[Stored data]
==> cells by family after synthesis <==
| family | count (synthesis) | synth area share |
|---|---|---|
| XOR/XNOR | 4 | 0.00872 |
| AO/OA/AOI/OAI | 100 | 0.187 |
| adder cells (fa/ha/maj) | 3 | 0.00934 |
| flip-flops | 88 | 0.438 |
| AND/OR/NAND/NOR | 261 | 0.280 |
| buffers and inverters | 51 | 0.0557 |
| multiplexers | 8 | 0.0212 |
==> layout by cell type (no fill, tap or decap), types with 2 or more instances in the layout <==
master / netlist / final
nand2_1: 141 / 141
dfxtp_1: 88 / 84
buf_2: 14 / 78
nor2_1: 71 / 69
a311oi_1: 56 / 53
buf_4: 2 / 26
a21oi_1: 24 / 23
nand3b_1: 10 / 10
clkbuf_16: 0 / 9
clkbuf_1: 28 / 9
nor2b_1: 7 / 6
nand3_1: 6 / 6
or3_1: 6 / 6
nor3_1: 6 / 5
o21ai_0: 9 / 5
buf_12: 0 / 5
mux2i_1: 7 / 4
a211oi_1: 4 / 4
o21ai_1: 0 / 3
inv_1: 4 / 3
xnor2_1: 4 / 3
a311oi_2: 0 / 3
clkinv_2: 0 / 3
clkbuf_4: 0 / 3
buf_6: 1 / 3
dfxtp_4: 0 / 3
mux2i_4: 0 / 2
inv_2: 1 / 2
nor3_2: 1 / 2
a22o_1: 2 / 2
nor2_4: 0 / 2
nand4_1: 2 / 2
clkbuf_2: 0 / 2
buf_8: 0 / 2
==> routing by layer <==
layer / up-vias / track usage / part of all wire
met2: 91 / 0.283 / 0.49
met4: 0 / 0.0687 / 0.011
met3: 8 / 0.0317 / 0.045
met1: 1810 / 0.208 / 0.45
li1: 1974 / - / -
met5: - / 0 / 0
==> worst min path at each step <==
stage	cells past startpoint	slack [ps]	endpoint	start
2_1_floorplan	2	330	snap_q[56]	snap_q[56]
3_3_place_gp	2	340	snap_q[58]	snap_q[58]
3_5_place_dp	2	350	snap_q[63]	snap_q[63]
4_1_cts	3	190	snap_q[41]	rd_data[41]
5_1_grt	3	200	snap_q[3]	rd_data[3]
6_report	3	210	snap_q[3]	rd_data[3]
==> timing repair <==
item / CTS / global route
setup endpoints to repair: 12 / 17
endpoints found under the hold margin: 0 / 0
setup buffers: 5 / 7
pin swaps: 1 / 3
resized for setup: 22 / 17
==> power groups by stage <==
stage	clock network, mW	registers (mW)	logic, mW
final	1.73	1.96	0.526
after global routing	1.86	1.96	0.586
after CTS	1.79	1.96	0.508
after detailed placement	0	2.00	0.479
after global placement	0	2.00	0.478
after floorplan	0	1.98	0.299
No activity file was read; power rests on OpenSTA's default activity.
--- config.mk ---
export PLATFORM = sky130hd
export DESIGN_NAME = button_conditioner
export DESIGN_NICKNAME = d
export VERILOG_FILES = /design/src/rtl/button_conditioner.sv
export SDC_FILE = /design/constraint.sdc
export NUM_CORES = 1
export LEC_CHECK = 0
export BUFFER_PORTS_ARGS = -buffer_cell sky130_fd_sc_hd__buf_4
export CORE_MARGIN = 2
export CORE_UTILIZATION = 58
export DETAILED_ROUTE_END_ITERATION = 8
export GPL_ROUTABILITY_DRIVEN = 0
export PLACE_DENSITY_LB_ADDON = 0.1
export REMOVE_ABC_BUFFERS = 1
export SYNTH_ARGS = -nofsm -noshare
export SYNTH_HDL_FRONTEND = slang
export SYNTH_SLANG_ARGS = --single-unit
--- constraint.sdc ---
create_clock -name clk -period 4.4 [get_ports clk]
set_input_delay 0.22 -clock clk [delete_from_list [all_inputs] [get_ports clk]]
set_output_delay 0.22 -clock clk [all_outputs]
set_load 0.02 [all_outputs]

# TASK TO CARRY OUT
Above are some records; copy each line there that contains "routing".

# ANSWER SECTION
==> routing by layer <==
after global routing	1.86	1.96	0.586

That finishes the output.